Polizisten mit Helmen und Gummischrotgewehren bewachten am Donnerstag das Stadthaus. Auch drinnen war das Aufgebot ungewöhnlich gross. Gleich drei Stadträte stellten sich den Fragen der Journalisten. Stadtpräsidentin Corine Mauch (SP), Finanzdirektor Daniel Leupi (Grüne) und Polizeivorsteher Richard Wolff (AL). Kameras und Tonbänder liefen, und die Tastaturen der Livetickerer ratterten. Der Aufmarsch von Politikern und Medienschaffenden stand in Kontrast zur Sache, um die es geht.
Es geht um Lärm aus einem besetzten Haus im Quartier Albisrieden. Gemäss langjähriger Praxis duldet die Stadt Zürich Hausbesetzer auf dem Koch-Areal, bis dort voraussichtlich in fünf Jahren mit dem Bau von gemeinnützigen Wohnungen und Gewerbeflächen begonnen werden soll. Genutzt wird das Areal von vornehmlich jungen Leuten für Ausstellungen, Sporttraining, Veranstaltungen und immer wieder auch für Partys. Der Lärm, der dabei in die Nachbarschaft dröhnt, löste eine Diskussion aus, die in der polizeilich geschützten Pressekonferenz gipfelte.
Der Lärm vom Koch-Areal habe im laufenden Jahr zu 171 Reklamationen geführt, strichen verschiedene lokale Medien in ihrer Berichterstattung hervor. Die Botschaft war klar. Kaum ein Tag verstreicht, ohne dass Anwohner unter Lärm leiden. Eine Analyse der Daten der Stadtpolizei relativiert nun diesen Eindruck. 34 Ruhestörungen wurden zur Anzeige gebracht. Der Kreis der Betroffenen ist zudem beschränkt. «Fast alle der 171 Lärmklagen stammen von den gleichen vier bis fünf Personen», sagt Mathias Ninck, Sprecher des Sicherheitsdepartementes. Über eine laute Party an einem Samstag beschwerten sich die gleichen Anwohner zum Teil mehrmals. Ninck betont: «Jede Lärmklage ist eine zu viel. Darum haben wir reagiert und den Besetzern neue Regeln gesetzt.» Diese wurden an der Pressekonferenz verkündet und gleichzeitig per E-Mail an die Besetzer gesandt. Partys müssen sie künftig zwei Wochen vorher anmelden, sonst droht die Räumung.

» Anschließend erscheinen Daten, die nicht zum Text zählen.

Background: an optimization exercise with open tools, aiming at small area and a short achievable clock period. Do not read the settings as production practice.
No functional check of the RTL was part of any run shown here.
Power figures rest on the tool's default switching activity, not on a simulated workload.

==> flow/design.v (outline; a module is shown in full before it is edited, if it fits) <==
// module halfAdder: 10 lines
// module fullAdder: 11 lines
// module PipelinedRadix4BoothWallace32: 2266 lines
module PipelinedRadix4BoothWallace32
(
    input logic clk,
    input logic run,
    input logic signedFlag,  
    input logic [32 - 1 : 0] multiplicand,
    input logic [32 - 1 : 0] multiplier,
    output logic [64 - 1 : 0] out
);
  // ...
==> flow/run.sh <==
#!/bin/bash
# synth_recipe.tcl (not shown) runs the flow's synth.tcl, then flattens the netlist and writes it again
# the make line also repeats each setting of config.mk as NAME=value (left out here)
make -C /OpenROAD-flow-scripts/flow DESIGN_CONFIG=/design/flow/config.mk WORK_HOME=/design/flow/orfs CLKGATE_MAP_FILE= SYNTH_SCRIPT=/design/flow/synth_recipe.tcl finish
==> flow/config.mk <==
export PLATFORM = sky130hd
export DESIGN_NAME = PipelinedRadix4BoothWallace32
export DESIGN_NICKNAME = PipelinedRadix4BoothWallace32
export VERILOG_FILES = /design/flow/design.v
export SDC_FILE = /design/flow/constraint.sdc
export NUM_CORES = 4
export LEC_CHECK = 0
export CAP_MARGIN = 20
export CORE_MARGIN = 2
export CORE_UTILIZATION = 50
export PLACE_DENSITY = 0.65
export SETUP_SLACK_MARGIN = 1.7
export SLEW_MARGIN = 20
export SYNTH_HIERARCHICAL = 1
export SYNTH_MINIMUM_KEEP_SIZE = 0
==> flow/constraint.sdc <==
create_clock -name core_clock -period 4.2 [get_ports {clk}]
set_input_delay 0.8400 -clock core_clock [delete_from_list [all_inputs] [get_ports {clk}]]
set_output_delay 0.8400 -clock core_clock [all_outputs]
set_load 0.01 [all_outputs]
==> flow_summary.ini, run 1 <==
[logic_synthesis]
synth_xor_xnor_area_share_pct = 12.36
synth_common_cells = 649 x edfxtp_1, 557 x xor2_1, 522 x a22o_1, 482 x fa_1, 160 x clkbuf_1
ys_warn_count = 7
ys_ff_latch = 649
synth_top_area_share_pct = 44.13
synth-simple-area-share_pct = 2.754
synth_flop_cell = edfxtp_1
synth_top_family_by_area = adder cells
syn_area_per_cell_um2 = 14.25
synth_edf_count = 649
yosysMostFrequentCell = edfxtp_1

[min_path]
hold_path_depth = 0
hp-class = register to register

[layout]
fill_cells = 6505
largest_reg_flops = 299
fin_util_pct = 60.34
layout_common_cells = 649 x edfxtp_1, 531 x xor2_1, 522 x a22o_1
signal_buffers = 445
layout_commonest_cell = edfxtp_1
fin_nets = 4019
area_delta_synth_final_pct = 19.09

[power]
swShare_pct = 37.38
p_comb_mw = 20.7
finalPower_mw = 39.89
clkPwrFrac_pct = 15.6
p_sw_mw = 14.91

[setup_path]
worst-path-stages = 9
cp.arrival_ns = 3.16
crit_fanout = 3
reg2reg_slack_ns = 1.41

[routing]
wl_met1_um = 48440
vias_per_cell = 6.106

[cts]
cts_tree = yes
ctsResizeCount = 112
worstSkewPairLatency_ns = 0.63

[placed_design]
dp_worst_setup_slack_ns = 0.9083

[floorplanning]
coreArea_mm2 = 0.08716
die_area_mm2 = 0.09072

[timing]
finalClockSkew_ns = 0.02647
period_minus_slack_ns = 2.788

[status]
status = timing/DRC/antenna clean

[global_routing]
busiest_layer = met2
==> inputs of run 2 (changes only) <==
--- a/flow/design.v
+++ b/flow/design.v
@@ -1083,17 +1083,17 @@
 wire c1046;
 wire s1047;
 wire c1048;
 wire s1049;
 wire c1050;
 wire s1051;
 wire c1052;
 reg [63:0] r4_s;
-reg [2:0] r4_c;
+reg [6:0] r4_c;
 reg [63:0] r5;
 wire [32:0] ax = {signedFlag & multiplicand[31], multiplicand};
 wire [34:0] bx = {signedFlag & multiplier[31], signedFlag & multiplier[31], multiplier, 1'b0};
 wire [15:0] one_e, two_e, neg_e;
 assign one_e[0] = bx[1] ^ bx[0];
 assign two_e[0] = (bx[2] & ~bx[1] & ~bx[0]) | (~bx[2] & bx[1] & bx[0]);
 assign neg_e[0] = bx[2] & ~(bx[1] & bx[0]);
 assign one_e[1] = bx[3] ^ bx[2];
@@ -2265,23 +2265,31 @@
 halfAdder ha_l6_30 (.x(r3[108]), .y(r3[109]), .sum(s1041), .cout(c1042));
 fullAdder fa_l6_476 (.x(r3[110]), .y(r3[111]), .cin(r3[112]), .sum(s1043), .cout(c1044));
 halfAdder ha_l6_31 (.x(r3[113]), .y(r3[114]), .sum(s1045), .cout(c1046));
 fullAdder fa_l6_477 (.x(r3[116]), .y(r3[117]), .cin(r3[118]), .sum(s1047), .cout(c1048));
 fullAdder fa_l6_478 (.x(r3[120]), .y(r3[121]), .cin(r3[122]), .sum(s1049), .cout(c1050));
 fullAdder fa_l6_479 (.x(r3[124]), .y(r3[125]), .cin(r3[126]), .sum(s1051), .cout(c1052));
 wire [63:0] opx = {r3[135], r3[134], r3[132], r3[131], r3[129], r3[128], c1052, s1051, c1050, s1049, c1048, s1047, c1046, c1044, c1042, c1040, c1038, c1036, c1034, c1032, c1030, c1028, c1026, c1024, c1022, c1020, c1018, c1016, c1014, c1012, c1010, c1008, c1006, c1004, c1002, c1000, c998, c996, c994, c992, c990, c988, c986, c984, c982, c980, c978, c976, c974, c972, c970, c968, c966, c964, c962, c960, s959, r3[7], r3[6], r3[5], r3[4], r3[3], r3[2], r3[0]};
 wire [63:0] opy = {r3[136], 1'b0, r3[133], 1'b0, r3[130], 1'b0, r3[127], 1'b0, r3[123], 1'b0, r3[119], 1'b0, r3[115], s1045, s1043, s1041, s1039, s1037, s1035, s1033, s1031, s1029, s1027, s1025, s1023, s1021, s1019, s1017, s1015, s1013, s1011, s1009, s1007, s1005, s1003, s1001, s999, s997, s995, s993, s991, s989, s987, s985, s983, s981, s979, s977, s975, s973, s971, s969, s967, s965, s963, s961, 1'b0, 1'b0, 1'b0, 1'b0, 1'b0, 1'b0, 1'b0, r3[1]};
-wire [16:0] bs0 = {1'b0, opx[15:0]} + {1'b0, opy[15:0]};
-wire [16:0] bs1 = {1'b0, opx[31:16]} + {1'b0, opy[31:16]};
-wire [16:0] bs2 = {1'b0, opx[47:32]} + {1'b0, opy[47:32]};
-wire [16:0] bs3 = {1'b0, opx[63:48]} + {1'b0, opy[63:48]};
-always_ff @(posedge clk) if (run) r4_s <= {bs3[15:0], bs2[15:0], bs1[15:0], bs0[15:0]};
-always_ff @(posedge clk) if (run) r4_c <= {bs2[16], bs1[16], bs0[16]};
-wire [3:0] bcin;
+wire [8:0] bs0 = {1'b0, opx[7:0]} + {1'b0, opy[7:0]};
+wire [8:0] bs1 = {1'b0, opx[15:8]} + {1'b0, opy[15:8]};
+wire [8:0] bs2 = {1'b0, opx[23:16]} + {1'b0, opy[23:16]};
+wire [8:0] bs3 = {1'b0, opx[31:24]} + {1'b0, opy[31:24]};
+wire [8:0] bs4 = {1'b0, opx[39:32]} + {1'b0, opy[39:32]};
+wire [8:0] bs5 = {1'b0, opx[47:40]} + {1'b0, opy[47:40]};
+wire [8:0] bs6 = {1'b0, opx[55:48]} + {1'b0, opy[55:48]};
+wire [8:0] bs7 = {1'b0, opx[63:56]} + {1'b0, opy[63:56]};
+always_ff @(posedge clk) if (run) r4_s <= {bs7[7:0], bs6[7:0], bs5[7:0], bs4[7:0], bs3[7:0], bs2[7:0], bs1[7:0], bs0[7:0]};
+always_ff @(posedge clk) if (run) r4_c <= {bs6[8], bs5[8], bs4[8], bs3[8], bs2[8], bs1[8], bs0[8]};
+wire [7:0] bcin;
 assign bcin[0] = 1'b0;
-assign bcin[1] = r4_c[0] | ((&r4_s[15:0]) & bcin[0]);
-assign bcin[2] = r4_c[1] | ((&r4_s[31:16]) & bcin[1]);
-assign bcin[3] = r4_c[2] | ((&r4_s[47:32]) & bcin[2]);
-wire [63:0] prod = {(r4_s[63:48] + {15'b0, bcin[3]}), (r4_s[47:32] + {15'b0, bcin[2]}), (r4_s[31:16] + {15'b0, bcin[1]}), (r4_s[15:0] + {15'b0, bcin[0]})};
+assign bcin[1] = r4_c[0] | ((&r4_s[7:0]) & bcin[0]);
+assign bcin[2] = r4_c[1] | ((&r4_s[15:8]) & bcin[1]);
+assign bcin[3] = r4_c[2] | ((&r4_s[23:16]) & bcin[2]);
+assign bcin[4] = r4_c[3] | ((&r4_s[31:24]) & bcin[3]);
+assign bcin[5] = r4_c[4] | ((&r4_s[39:32]) & bcin[4]);
+assign bcin[6] = r4_c[5] | ((&r4_s[47:40]) & bcin[5]);
+assign bcin[7] = r4_c[6] | ((&r4_s[55:48]) & bcin[6]);
+wire [63:0] prod = {(r4_s[63:56] + {7'b0, bcin[7]}), (r4_s[55:48] + {7'b0, bcin[6]}), (r4_s[47:40] + {7'b0, bcin[5]}), (r4_s[39:32] + {7'b0, bcin[4]}), (r4_s[31:24] + {7'b0, bcin[3]}), (r4_s[23:16] + {7'b0, bcin[2]}), (r4_s[15:8] + {7'b0, bcin[1]}), (r4_s[7:0] + {7'b0, bcin[0]})};
 always_ff @(posedge clk) if (run) r5 <= prod;
 assign out = r5;
 endmodule
==> flow_summary.ini, run 2 <==
[global_routing]
grt_pass1_vias = 28410
grt_pass1_wl_um = 168700
grt_usage_pct = 24.41
antenna_found_initial = 7
gr-total-overflow = 0
grt_max_degree = 100

[setup_path]
reg2reg_depth = 11
worstSetupPathType = register to register
cpMostUsedCell = and3_4
cp_slowest_cell = o31ai_4
reg2reg_slack_ns = 1.38
crit_buf_inv = 1
cp_cell_sequence = and3_4 -> a31oi_4 -> a211oi_4 -> buf_12 -> a21oi_4 -> o31ai_4 -> ha_4 -> and3_4 -> nand3_2 -> or2_4 -> xnor2_1
cp.arrival_ns = 3.19
r2r-start = r4_s[14]$_DFFE_PP_
crit_fanout = 3
cp-start-kind = register
worst_ep_required_time_ns = 4.57
r2r_end = r5[63]$_DFFE_PP_
cp_slowest_stage_delay_ns = 0.40
endpoint_kind = register
crit_family = compound AO/OA/AOI/OAI gates

[min_path]
min_to = r5[4]$_DFFE_PP_
hp-start = r4_s[4]$_DFFE_PP_
hp-class = register to register
hold_path_depth = 0

[logic_synthesis]
synth_common_cells = 653 x edfxtp_1, 548 x xor2_1, 522 x a22o_1, 485 x fa_1, 127 x buf_2
syn_inst = 3054
yosysUniqueCellTypes = 46
yosysMostFrequentCell = edfxtp_1
synth_nets = 3731
synthTopCellsByArea = edfxtp_1 44%, fa_1 22%, xor2_1 11%
ys_async_sr_fraction_pct = 0
ys_warn_count = 7
syn-cell-area_mm2 = 0.04410
synth-seq-area-share_pct = 44.47
ys_ff_latch = 653
synth_flop_cell = edfxtp_1
synth_top_area_share_pct = 44.47
syn_area_per_cell_um2 = 14.44
yosys.area.top_type = edfxtp_1
synth_edf_count = 653

[layout]
fill_cells = 6712
fin_nets = 3912
fin_util_pct = 58.96
top_register = r2
largest_reg_flops = 299
layout_commonest_cell = edfxtp_1
reg.largest.list = r2: 299 flops, r3: 137 flops
n_antenna_cell = 0
drive_above_1_share_pct = 13.19
layout_common_cells = 653 x edfxtp_1, 524 x xor2_1, 522 x a22o_1
stdcell_area_mm2 = 0.05131
area_delta_synth_final_pct = 16.37
final_cells = 4446

[placed_design]
post_dp_cell_area_mm2 = 0.04662
gp_congestion = 0.9036
portBuffers = 130
hpwl_um = 77650
dp_cells = 4183

[cts]
cts_tree = yes
worstSkewPairLatency_ns = 0.63
clock_sinks = 653
cts_buffer_depth = 3
cts_hold_buf = 0
htreeDepth = 3
numCtsBuffers = 76
clkTransAtPathRegs_ns = 0.06
cts_root_buf = clkbuf_16

[timing]
setup_tns_ns = 0
setup_violations = 0
period_minus_slack_ns = 2.819
hold_viol = 0
slew_headroom_pct = 30.51
finalCritPeriodShare_pct = 67.11
holdWs_ns = 0.4182
worst_pin_slew_ns = 1.042
finalClockSkew_ns = 0.02995
rsz0062_at_grt = yes
max_freq_mhz = 354.8
maxSlewViolCount = 0

[routing]
wl_um = 113800
vias_per_cell = 6.058
drc = 0
drt_iter0_markers = 2448
vias = 26940
detail-route-antenna-nets = 0
wl_per_cell_um = 25.60
first_pass_iters = 5

[power]
ir_drop_mv = 0.4261
power_density_mw_per_mm2 = 730.4
power_leakage_nw = 19.94

[floorplanning]
rows = 108
ios = 131
die_w_um = 301.0
die_area_mm2 = 0.09058
die_h_um = 301.0
floorplan.initialDensity_pct = 50.67
coreArea_mm2 = 0.08702

[status]
status = timing/DRC/antenna clean

[run]
cap_violations = 0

Die beschränkte Zahl Personen, die sich beschweren, entspricht der Umgebung, in der sich das Koch-Areal befindet. In unmittelbarer Nähe stehen Bürogebäude, ein Autohaus, zwei Tankstellen und nur wenige Wohnhäuser. Wie die Faust aufs Auge zum besetzten Haus passt die Siedlung «James» in unmittelbarer Nähe des Geländes. Sie bietet ihren Mietern einen Concierge-Service an wie im Hotel. Lärm ist in der Stadt Zürich ein Dauerärgernis. «Die Gesellschaft ist heute stärker auf das Thema sensibilisiert», sagte Bärbel Zierl vom Zürcher Umwelt- und Gesundheitsschutz, als die «Schweiz am Sonntag» im August die hohe Zahl an Lärmreklamationen thematisierte. Die Stadtpolizei verzeichnete im vergangenen Jahr 4550 Klagen wegen Ruhestörung. Doch keine Lärmquelle hatte bisher die Wirkung des Koch-Areals. 131 Artikel erschienen laut Mediendatenbank im letzten Monat über das besetzte Haus. Höhepunkt war ein Leitartikel des «Tages-Anzeigers», in dem zwei Reporter unter dem Titel «Es reicht» die «Laisser faire» Politik des Stadtrats anprangerten.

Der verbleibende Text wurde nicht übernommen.